▶ **About this task**:
Copy exactly the lines of the material below, starting with the first and including the line that holds "create_clock -name clock".

▶ **Data excerpts**:

<file path="config.mk">
export PLATFORM = sky130hd
export DESIGN_NAME = rx_dco_cal_seq
export DESIGN_NICKNAME = d
export VERILOG_FILES = /design/src/rtl/rx_dco_cal_seq.sv
export SDC_FILE = /design/constraint.sdc
export NUM_CORES = 1
export LEC_CHECK = 0
export ABC_AREA = 1
export CAP_MARGIN = 20
export CORE_ASPECT_RATIO = 1.1
export CORE_MARGIN = 1
export CORE_UTILIZATION = 26
export CTS_BUF_LIST = sky130_fd_sc_hd__clkbuf_8
export DETAILED_ROUTE_END_ITERATION = 7
export HOLD_SLACK_MARGIN = 0.1
export PLACE_DENSITY = 0.6
export SETUP_SLACK_MARGIN = 0.5
export SLEW_MARGIN = 10
export SYNTH_ARGS = -nofsm -noshare
export SYNTH_HDL_FRONTEND = slang
export SYNTH_SLANG_ARGS = --single-unit
export TNS_END_PERCENT = 20
</file>
<file path="constraint.sdc">
create_clock -name clock -period 3.15 [get_ports clock]
set_input_delay 0.7875 -clock clock [delete_from_list [all_inputs] [get_ports clock]]
set_output_delay 0.7875 -clock clock [all_outputs]
set_load 0.05 [all_outputs]
</file>
File: config.mk
export PLATFORM = sky130hd
export DESIGN_NAME = traffic_light_fsm
export DESIGN_NICKNAME = d
export VERILOG_FILES = /design/src/rtl/traffic_light_fsm.sv
export SDC_FILE = /design/constraint.sdc
export NUM_CORES = 1
export LEC_CHECK = 0
export ABC_AREA = 0
export BUFFER_PORTS_ARGS = -buffer_cell sky130_fd_sc_hd__buf_2
export CAP_MARGIN = 20
export CORE_MARGIN = 1
export CORE_UTILIZATION = 54
export DETAILED_ROUTE_END_ITERATION = 16
export PLACE_DENSITY = 0.76
export SYNTH_ARGS = -nofsm -noshare
export SYNTH_HDL_FRONTEND = slang
export SYNTH_SLANG_ARGS = --single-unit
File: constraint.sdc
create_clock -name clk -period 2.2 [get_ports clk]
set_input_delay 0.33 -clock clk [delete_from_list [all_inputs] [get_ports clk]]
set_output_delay 0.33 -clock clk [all_outputs]
set_load 0.05 [all_outputs]
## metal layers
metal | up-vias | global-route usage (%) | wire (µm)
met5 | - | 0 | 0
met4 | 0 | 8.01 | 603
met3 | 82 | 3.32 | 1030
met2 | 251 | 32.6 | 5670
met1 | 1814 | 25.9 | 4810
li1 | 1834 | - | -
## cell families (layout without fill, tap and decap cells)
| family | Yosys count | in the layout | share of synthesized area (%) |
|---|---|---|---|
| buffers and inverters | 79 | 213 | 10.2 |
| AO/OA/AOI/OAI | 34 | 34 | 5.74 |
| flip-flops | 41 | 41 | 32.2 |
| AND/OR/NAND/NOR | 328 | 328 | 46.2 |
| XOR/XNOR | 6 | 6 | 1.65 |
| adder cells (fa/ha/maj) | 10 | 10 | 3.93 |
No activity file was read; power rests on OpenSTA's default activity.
## config.mk

```make
export PLATFORM = sky130hd
export DESIGN_NAME = mac_lookup_ctrl_flat
export DESIGN_NICKNAME = d
export VERILOG_FILES = /design/src/rtl/mac_lookup_ctrl_if.sv /design/src/rtl/mac_lookup_ctrl.sv /design/src/flat_wrapper.sv
export SDC_FILE = /design/constraint.sdc
export NUM_CORES = 1
export LEC_CHECK = 0
export BUFFER_PORTS_ARGS = -buffer_cell sky130_fd_sc_hd__buf_2
export CAP_MARGIN = 20
export CORE_ASPECT_RATIO = 1.2
export CORE_UTILIZATION = 40
export DETAILED_ROUTE_END_ITERATION = 12
export SYNTH_ARGS = -nofsm -noshare
export SYNTH_HDL_FRONTEND = slang
export SYNTH_SLANG_ARGS = --single-unit
```

## constraint.sdc

```tcl
create_clock -name clk -period 2.55 [get_ports clk]
set_input_delay 0 -clock clk [delete_from_list [all_inputs] [get_ports clk]]
set_output_delay 0 -clock clk [all_outputs]
set_load 0.03 [all_outputs]
```

## src/rtl/mac_lookup_ctrl_if.sv

```systemverilog
// rtl/mac_lookup_ctrl_if.sv - ingress, address_table and decision signals of mac_lookup_ctrl
interface mac_lookup_ctrl_if #(
  parameter int PORT_W = 2
) ();
  logic              in_valid_i;
  logic              in_ready_o;
  logic [7:0]        in_data_i;
  logic              in_last_i;
  logic [PORT_W-1:0] in_port_i;

  logic              learn_req_o;
  logic [47:0]       learn_address_o;
  logic [PORT_W-1:0] learn_port_o;

  logic              read_req_o;
  logic [47:0]       read_address_o;
  logic [PORT_W-1:0] read_port_i;
  logic              read_port_valid_i;

  logic              dec_valid_o;
  logic              dec_ready_i;
  logic [PORT_W-1:0] dec_port_o;
  logic              dec_flood_o;
  logic              dec_drop_o;

  // Header front-end side
  modport slave (
    input  in_valid_i, in_data_i, in_last_i, in_port_i,
    input  read_port_i, read_port_valid_i, dec_ready_i,
    output in_ready_o, learn_req_o, learn_address_o, learn_port_o,
    output read_req_o, read_address_o,
    output dec_valid_o, dec_port_o, dec_flood_o, dec_drop_o
  );

  // Ingress mux / address_table / queue manager side
  modport master (
    output in_valid_i, in_data_i, in_last_i, in_port_i,
    output read_port_i, read_port_valid_i, dec_ready_i,
    input  in_ready_o, learn_req_o, learn_address_o, learn_port_o,
    input  read_req_o, read_address_o,
    input  dec_valid_o, dec_port_o, dec_flood_o, dec_drop_o
  );
endinterface

```

## src/rtl/mac_lookup_ctrl.sv

```systemverilog
// rtl/mac_lookup_ctrl.sv - MAC header capture, learn/lookup requests and forwarding decision
module mac_lookup_ctrl #(
  parameter int NUM_PORTS = 4,
  parameter int CNT_W     = 16
) (
  input  logic             clk,
  input  logic             rst,
  mac_lookup_ctrl_if.slave bus,
  output logic [CNT_W-1:0] runt_cnt_o
);
  localparam int PORT_W = $clog2(NUM_PORTS);

  typedef enum logic [2:0] {
    S_HDR,
    S_LEARN,
    S_LOOKUP,
    S_WAIT_RSP,
    S_DECIDE,
    S_DRAIN
  } state_t;

  state_t            state_q, state_d;
  logic [3:0]        byte_cnt_q;
  logic [47:0]       dst_q, src_q;
  logic [PORT_W-1:0] in_port_q;
  logic              eof_seen_q;
  logic [PORT_W-1:0] dec_port_q;
  logic              dec_flood_q, dec_drop_q;
  logic [CNT_W-1:0]  runt_cnt_q;

  logic in_ready, learn_req, read_req, dec_valid;

  // State register
  always_ff @(posedge clk) begin
    if (rst) state_q <= S_HDR;
    else     state_q <= state_d;
  end

  // Next state and per-state strobes; the header state is always ready so
  // in_valid_i alone marks an accepted byte there.
  always_comb begin
    state_d   = state_q;
    in_ready  = 1'b0;
    learn_req = 1'b0;
    read_req  = 1'b0;
    dec_valid = 1'b0;
    case (state_q)
      S_HDR: begin
        in_ready = 1'b1;
        if (bus.in_valid_i && byte_cnt_q == 4'd11) state_d = S_LEARN;
      end
      S_LEARN: begin
        learn_req = !src_q[40];
        state_d   = S_LOOKUP;
      end
      S_LOOKUP: begin
        if (dst_q[40]) begin
          state_d = S_DECIDE;
        end else begin
          read_req = 1'b1;
          state_d  = S_WAIT_RSP;
        end
      end
      S_WAIT_RSP: state_d = S_DECIDE;
      S_DECIDE: begin
        dec_valid = 1'b1;
        if (bus.dec_ready_i) state_d = eof_seen_q ? S_HDR : S_DRAIN;
      end
      S_DRAIN: begin
        in_ready = 1'b1;
        if (bus.in_valid_i && bus.in_last_i) state_d = S_HDR;
      end
      default: state_d = S_HDR;
    endcase
  end

  // Header capture, runt counting and decision registers
  always_ff @(posedge clk) begin
    if (rst) begin
      byte_cnt_q  <= 4'd0;
      dst_q       <= 48'd0;
      src_q       <= 48'd0;
      in_port_q   <= '0;
      eof_seen_q  <= 1'b0;
      dec_port_q  <= '0;
      dec_flood_q <= 1'b0;
      dec_drop_q  <= 1'b0;
      runt_cnt_q  <= '0;
    end else begin
      case (state_q)
        S_HDR: begin
          if (bus.in_valid_i) begin
            if (byte_cnt_q == 4'd0) in_port_q <= bus.in_port_i;
            if (byte_cnt_q < 4'd6) dst_q <= {dst_q[39:0], bus.in_data_i};
            else                   src_q <= {src_q[39:0], bus.in_data_i};
            if (byte_cnt_q == 4'd11) begin
              byte_cnt_q <= 4'd0;
              eof_seen_q <= bus.in_last_i;
            end else if (bus.in_last_i) begin
              byte_cnt_q <= 4'd0;
              if (runt_cnt_q != {CNT_W{1'b1}}) runt_cnt_q <= runt_cnt_q + CNT_W'(1);
            end else begin
              byte_cnt_q <= byte_cnt_q + 4'd1;
            end
          end
        end
        S_LOOKUP: begin
          // Group destinations (including broadcast) flood without a lookup
          if (dst_q[40]) begin
            dec_port_q  <= '0;
            dec_flood_q <= 1'b1;
            dec_drop_q  <= 1'b0;
          end
        end
        S_WAIT_RSP: begin
          if (!bus.read_port_valid_i) begin
            dec_port_q  <= '0;
            dec_flood_q <= 1'b1;
            dec_drop_q  <= 1'b0;
          end else if (bus.read_port_i == in_port_q) begin
            dec_port_q  <= '0;
            dec_flood_q <= 1'b0;
            dec_drop_q  <= 1'b1;
          end else begin
            dec_port_q  <= bus.read_port_i;
            dec_flood_q <= 1'b0;
            dec_drop_q  <= 1'b0;
          end
        end
        default: ;
      endcase
    end
  end

  assign bus.in_ready_o      = in_ready;
  assign bus.learn_req_o     = learn_req;
  assign bus.learn_address_o = src_q;
  assign bus.learn_port_o    = in_port_q;
  assign bus.read_req_o      = read_req;
  assign bus.read_address_o  = dst_q;
  assign bus.dec_valid_o     = dec_valid;
  assign bus.dec_port_o      = dec_valid ? dec_port_q : '0;
  assign bus.dec_flood_o     = dec_valid & dec_flood_q;
  assign bus.dec_drop_o      = dec_valid & dec_drop_q;
  assign runt_cnt_o          = runt_cnt_q;
endmodule

```

## src/flat_wrapper.sv

```systemverilog
// flat-port wrapper written by rule: the top's interface ports become plain ports
module mac_lookup_ctrl_flat 
#(
  parameter int NUM_PORTS = 4,
  parameter int CNT_W     = 16
)
  (clk, rst, runt_cnt_o, bus_in_valid_i, bus_in_data_i, bus_in_last_i, bus_in_port_i, bus_read_port_i, bus_read_port_valid_i, bus_dec_ready_i, bus_in_ready_o, bus_learn_req_o, bus_learn_address_o, bus_learn_port_o, bus_read_req_o, bus_read_address_o, bus_dec_valid_o, bus_dec_port_o, bus_dec_flood_o, bus_dec_drop_o);
  mac_lookup_ctrl_if bus_i ();
  input  logic clk;
  input  logic rst;
  output logic [CNT_W-1:0] runt_cnt_o;
  input wire logic [$bits(bus_i.in_valid_i)-1:0] bus_in_valid_i;
  input wire logic [$bits(bus_i.in_data_i)-1:0] bus_in_data_i;
  input wire logic [$bits(bus_i.in_last_i)-1:0] bus_in_last_i;
  input wire logic [$bits(bus_i.in_port_i)-1:0] bus_in_port_i;
  input wire logic [$bits(bus_i.read_port_i)-1:0] bus_read_port_i;
  input wire logic [$bits(bus_i.read_port_valid_i)-1:0] bus_read_port_valid_i;
  input wire logic [$bits(bus_i.dec_ready_i)-1:0] bus_dec_ready_i;
  output wire logic [$bits(bus_i.in_ready_o)-1:0] bus_in_ready_o;
  output wire logic [$bits(bus_i.learn_req_o)-1:0] bus_learn_req_o;
  output wire logic [$bits(bus_i.learn_address_o)-1:0] bus_learn_address_o;
  output wire logic [$bits(bus_i.learn_port_o)-1:0] bus_learn_port_o;
  output wire logic [$bits(bus_i.read_req_o)-1:0] bus_read_req_o;
  output wire logic [$bits(bus_i.read_address_o)-1:0] bus_read_address_o;
  output wire logic [$bits(bus_i.dec_valid_o)-1:0] bus_dec_valid_o;
  output wire logic [$bits(bus_i.dec_port_o)-1:0] bus_dec_port_o;
  output wire logic [$bits(bus_i.dec_flood_o)-1:0] bus_dec_flood_o;
  output wire logic [$bits(bus_i.dec_drop_o)-1:0] bus_dec_drop_o;
  assign bus_i.in_valid_i = bus_in_valid_i;
  assign bus_i.in_data_i = bus_in_data_i;
  assign bus_i.in_last_i = bus_in_last_i;
  assign bus_i.in_port_i = bus_in_port_i;
  assign bus_i.read_port_i = bus_read_port_i;
  assign bus_i.read_port_valid_i = bus_read_port_valid_i;
  assign bus_i.dec_ready_i = bus_dec_ready_i;
  assign bus_in_ready_o = bus_i.in_ready_o;
  assign bus_learn_req_o = bus_i.learn_req_o;
  assign bus_learn_address_o = bus_i.learn_address_o;
  assign bus_learn_port_o = bus_i.learn_port_o;
  assign bus_read_req_o = bus_i.read_req_o;
  assign bus_read_address_o = bus_i.read_address_o;
  assign bus_dec_valid_o = bus_i.dec_valid_o;
  assign bus_dec_port_o = bus_i.dec_port_o;
  assign bus_dec_flood_o = bus_i.dec_flood_o;
  assign bus_dec_drop_o = bus_i.dec_drop_o;
  mac_lookup_ctrl #(.NUM_PORTS(NUM_PORTS), .CNT_W(CNT_W)) u_core (.clk(clk), .rst(rst), .bus(bus_i), .runt_cnt_o(runt_cnt_o));
endmodule
```
### config.mk
export PLATFORM = sky130hd
export DESIGN_NAME = display_scan_ctrl
export DESIGN_NICKNAME = d
export VERILOG_FILES = /design/src/rtl/display_scan_ctrl.sv
export SDC_FILE = /design/constraint.sdc
export NUM_CORES = 1
export LEC_CHECK = 0
export BUFFER_PORTS_ARGS = -buffer_cell sky130_fd_sc_hd__buf_2
export CELL_PAD_IN_SITES_DETAIL_PLACEMENT = 0
export CELL_PAD_IN_SITES_GLOBAL_PLACEMENT = 1
export CORE_MARGIN = 5
export CORE_UTILIZATION = 40
export CTS_CLUSTER_SIZE = 28
export DETAILED_ROUTE_END_ITERATION = 10
export PLACE_DENSITY = 0.76
export REMOVE_ABC_BUFFERS = 1
export SYNTH_ARGS = -nofsm -noshare
export SYNTH_HDL_FRONTEND = slang
export SYNTH_SLANG_ARGS = --single-unit
### constraint.sdc
create_clock -name clk -period 3.9 [get_ports clk]
set_input_delay 0.78 -clock clk [delete_from_list [all_inputs] [get_ports clk]]
set_output_delay 0.78 -clock clk [all_outputs]
set_load 0.05 [all_outputs]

▶ **Output of the exercise**:
<file path="config.mk">
export PLATFORM = sky130hd
export DESIGN_NAME = rx_dco_cal_seq
export DESIGN_NICKNAME = d
export VERILOG_FILES = /design/src/rtl/rx_dco_cal_seq.sv
export SDC_FILE = /design/constraint.sdc
export NUM_CORES = 1
export LEC_CHECK = 0
export ABC_AREA = 1
export CAP_MARGIN = 20
export CORE_ASPECT_RATIO = 1.1
export CORE_MARGIN = 1
export CORE_UTILIZATION = 26
export CTS_BUF_LIST = sky130_fd_sc_hd__clkbuf_8
export DETAILED_ROUTE_END_ITERATION = 7
export HOLD_SLACK_MARGIN = 0.1
export PLACE_DENSITY = 0.6
export SETUP_SLACK_MARGIN = 0.5
export SLEW_MARGIN = 10
export SYNTH_ARGS = -nofsm -noshare
export SYNTH_HDL_FRONTEND = slang
export SYNTH_SLANG_ARGS = --single-unit
export TNS_END_PERCENT = 20
</file>
<file path="constraint.sdc">
create_clock -name clock -period 3.15 [get_ports clock]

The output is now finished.